1829年,美国美部会派遣裨治文(E.C.Bridgman)到中国传教,他也成为了美国历史上第一位来华传教士。除了传教,美部会还给裨治文交代了另外一项任务:向他们报告中国的一些情况。裨治文到达中国后,发现“基督教国家与东亚的交往由来已久,但在知识与精神层面的交流却微乎其微”,之前西方人了解中国的重要来源“明清之际的传教士写的有关中国的报道和文章,不但鱼龙混杂、自相矛盾,而且已经过时,因为中国已发生了很大的变化”。(Bridgman,1832)因此,他萌生了创办一份报刊的想法,这样既可以完成美部会交给自己的任务,又可以对中国进行“全面而不带任何偏见”的报道。

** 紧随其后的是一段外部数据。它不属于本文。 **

<file path="src/rtl/event_barrier_ctrl_if.sv">
// event_barrier_ctrl_if: per-channel argument handshake bundle for the barrier controller.
// The s_* group carries arguments into the controller and the m_* group carries released
// arguments out. The controller connects through the slave modport and its environment
// connects through the master modport.
interface event_barrier_ctrl_if #(
    parameter int PORT_COUNT = 9,
    parameter int DATA_WIDTH = 32
);
    logic [PORT_COUNT*DATA_WIDTH-1:0] s_tdata;
    logic [PORT_COUNT-1:0]            s_tvalid;
    logic [PORT_COUNT-1:0]            s_tready;
    logic [PORT_COUNT*DATA_WIDTH-1:0] m_tdata;
    logic [PORT_COUNT-1:0]            m_tvalid;
    logic [PORT_COUNT-1:0]            m_tready;

    modport master (
        output s_tdata,
        output s_tvalid,
        input  s_tready,
        input  m_tdata,
        input  m_tvalid,
        output m_tready
    );

    modport slave (
        input  s_tdata,
        input  s_tvalid,
        output s_tready,
        output m_tdata,
        output m_tvalid,
        input  m_tready
    );
endinterface

</file>
<file path="src/rtl/event_barrier_ctrl.sv">
// event_barrier_ctrl: PORT_COUNT argument channels, each buffered in a DEPTH-entry FIFO.
// With ALIGN=1 a tuple is released only when every channel holds an entry, and all channels
// pop together. With ALIGN=0 every channel is an independent queue.
// Optional feature macro: EVENT_BARRIER_SKEW_MON_EN adds the sticky skew_err output, which
// flags one channel full while another is empty.
module event_barrier_ctrl #(
    parameter int PORT_COUNT = 9,
    parameter int DATA_WIDTH = 32,
    parameter int DEPTH      = 4,
    parameter int ALIGN      = 1,
    localparam int CW        = $clog2(DEPTH + 1)
) (
    input  logic                     clk,
    input  logic                     rst,
    event_barrier_ctrl_if.slave      bus,
    output logic [PORT_COUNT*CW-1:0] occupancy,
    output logic [PORT_COUNT-1:0]    barrier,
    output logic [15:0]              tuple_count
`ifdef EVENT_BARRIER_SKEW_MON_EN
    ,
    output logic                     skew_err
`endif
);

    localparam int            PW      = $clog2(DEPTH);
    localparam logic [CW-1:0] DEPTH_C = CW'(DEPTH);

    logic                  rst_done;
    logic [CW-1:0]         count      [PORT_COUNT];
    logic [CW-1:0]         count_next [PORT_COUNT];
    logic [PW-1:0]         wr_ptr     [PORT_COUNT];
    logic [PW-1:0]         rd_ptr     [PORT_COUNT];
    logic [DATA_WIDTH-1:0] mem        [PORT_COUNT][DEPTH];

    logic [PORT_COUNT-1:0] not_empty;
    logic [PORT_COUNT-1:0] full;
    logic [PORT_COUNT-1:0] push;
    logic [PORT_COUNT-1:0] pop;
    logic                  all_avail;
    logic                  release_tuple;
    logic                  tuple_inc;

    // Per-channel empty/full status taken straight from the registered counters.
    always_comb begin
        for (int i = 0; i < PORT_COUNT; i++) begin
            not_empty[i] = (count[i] != '0);
            full[i]      = (count[i] == DEPTH_C);
        end
    end

    // A tuple is available only when every channel holds at least one entry.
    assign all_avail     = &not_empty;
    assign release_tuple = all_avail & (&bus.m_tready);

    // Output valid is derived from registered counts only, so it never follows m_tready.
    assign bus.m_tvalid = (ALIGN != 0) ? {PORT_COUNT{all_avail}} : not_empty;

    // Aligned mode pops all channels together; independent mode pops per channel.
    assign pop = (ALIGN != 0) ? {PORT_COUNT{release_tuple}} : (not_empty & bus.m_tready);

    // The tuple counter tracks whole releases, or channel-0 pops in independent mode.
    assign tuple_inc = (ALIGN != 0) ? release_tuple : pop[0];

    // No full bypass: a full channel refuses a push even if it pops this cycle.
    assign bus.s_tready = {PORT_COUNT{rst_done}} & ~full;
    assign push         = bus.s_tvalid & bus.s_tready;

    // Next count per channel; simultaneous push and pop leaves it unchanged.
    always_comb begin
        for (int i = 0; i < PORT_COUNT; i++) begin
            count_next[i] = count[i];
            case ({push[i], pop[i]})
                2'b10:   count_next[i] = count[i] + CW'(1);
                2'b01:   count_next[i] = count[i] - CW'(1);
                default: count_next[i] = count[i];
            endcase
        end
    end

    // rst_done holds off s_tready until the first clock edge after reset release.
    always_ff @(posedge clk or negedge rst) begin
        if (!rst) begin
            rst_done <= 1'b0;
        end else begin
            rst_done <= 1'b1;
        end
    end

    // Counters, pointers, barrier flags and the tuple counter; reset discards buffered data.
    always_ff @(posedge clk or negedge rst) begin
        if (!rst) begin
            for (int i = 0; i < PORT_COUNT; i++) begin
                count[i]  <= '0;
                wr_ptr[i] <= '0;
                rd_ptr[i] <= '0;
            end
            barrier     <= '0;
            tuple_count <= '0;
        end else begin
            for (int i = 0; i < PORT_COUNT; i++) begin
                count[i]   <= count_next[i];
                barrier[i] <= (count_next[i] != '0);
                if (push[i]) begin
                    wr_ptr[i] <= wr_ptr[i] + PW'(1);
                end
                if (pop[i]) begin
                    rd_ptr[i] <= rd_ptr[i] + PW'(1);
                end
            end
            if (tuple_inc) begin
                tuple_count <= tuple_count + 16'd1;
            end
        end
    end

    // Entry storage has no reset; stale contents are unreachable once the pointers clear.
    always_ff @(posedge clk) begin
        for (int i = 0; i < PORT_COUNT; i++) begin
            if (push[i]) begin
                mem[i][wr_ptr[i]] <= bus.s_tdata[i*DATA_WIDTH +: DATA_WIDTH];
            end
        end
    end

    // Head entry of each channel is always presented; it is meaningless while empty.
    always_comb begin
        bus.m_tdata = '0;
        for (int i = 0; i < PORT_COUNT; i++) begin
            bus.m_tdata[i*DATA_WIDTH +: DATA_WIDTH] = mem[i][rd_ptr[i]];
        end
    end

    // Occupancy exports the raw per-channel counts.
    always_comb begin
        occupancy = '0;
        for (int i = 0; i < PORT_COUNT; i++) begin
            occupancy[i*CW +: CW] = count[i];
        end
    end

`ifdef EVENT_BARRIER_SKEW_MON_EN
    generate
        if (ALIGN != 0) begin : g_skew_mon
            logic any_full_next;
            logic any_empty_next;

            // Full and empty are exclusive per channel, so both flags set means two channels disagree.
            always_comb begin
                any_full_next  = 1'b0;
                any_empty_next = 1'b0;
                for (int i = 0; i < PORT_COUNT; i++) begin
                    if (count_next[i] == DEPTH_C) begin
                        any_full_next = 1'b1;
                    end
                    if (count_next[i] == '0) begin
                        any_empty_next = 1'b1;
                    end
                end
            end

            // Sticky skew flag, cleared only by reset.
            always_ff @(posedge clk or negedge rst) begin
                if (!rst) begin
                    skew_err <= 1'b0;
                end else if (any_full_next && any_empty_next) begin
                    skew_err <= 1'b1;
                end
            end
        end else begin : g_skew_off
            assign skew_err = 1'b0;
        end
    endgenerate
`endif

endmodule

</file>
<file path="src/flat_wrapper.sv">
// flat-port wrapper written by rule: the top's interface ports become plain ports
module event_barrier_ctrl_flat 
#(
    parameter int PORT_COUNT = 9,
    parameter int DATA_WIDTH = 32,
    parameter int DEPTH      = 4,
    parameter int ALIGN      = 1,
    localparam int CW        = $clog2(DEPTH + 1)
)
  (clk, rst, occupancy, barrier, tuple_count, bus_s_tdata, bus_s_tvalid, bus_s_tready, bus_m_tdata, bus_m_tvalid, bus_m_tready);
  event_barrier_ctrl_if #(.PORT_COUNT(PORT_COUNT), .DATA_WIDTH(DATA_WIDTH)) bus_i ();
  input  logic clk;
  input  logic rst;
  output logic [PORT_COUNT*CW-1:0] occupancy;
  output logic [PORT_COUNT-1:0] barrier;
  output logic [15:0] tuple_count;
  input wire logic [$bits(bus_i.s_tdata)-1:0] bus_s_tdata;
  input wire logic [$bits(bus_i.s_tvalid)-1:0] bus_s_tvalid;
  output wire logic [$bits(bus_i.s_tready)-1:0] bus_s_tready;
  output wire logic [$bits(bus_i.m_tdata)-1:0] bus_m_tdata;
  output wire logic [$bits(bus_i.m_tvalid)-1:0] bus_m_tvalid;
  input wire logic [$bits(bus_i.m_tready)-1:0] bus_m_tready;
  assign bus_i.s_tdata = bus_s_tdata;
  assign bus_i.s_tvalid = bus_s_tvalid;
  assign bus_s_tready = bus_i.s_tready;
  assign bus_m_tdata = bus_i.m_tdata;
  assign bus_m_tvalid = bus_i.m_tvalid;
  assign bus_i.m_tready = bus_m_tready;
  event_barrier_ctrl #(.PORT_COUNT(PORT_COUNT), .DATA_WIDTH(DATA_WIDTH), .DEPTH(DEPTH), .ALIGN(ALIGN)) u_core (.clk(clk), .rst(rst), .bus(bus_i), .occupancy(occupancy), .barrier(barrier), .tuple_count(tuple_count));
endmodule
</file>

1832年 5月,在马礼逊(R.Morrison)的大力支持下,在他的主持下,《中国丛报》(Chinese Repository)在广州创刊。1851年,由于美部会的反对以及《中国丛报》主要经济资助人奥立芬(D.W.C.Olyphant)去世,《中国丛报》被迫停刊。20年间,《中国丛报》共出版发行 20卷 232期,共发表 30类 1262篇文章(其中 90%的文章同中国有关),内容涵盖语言、文学、教育、历史、法律、科学、外交、游记、艺术、商务、宗教、地理、军事、政治、民俗、医务、传记各个方面,为当时西方人全面了解中国搭建了一座桥梁。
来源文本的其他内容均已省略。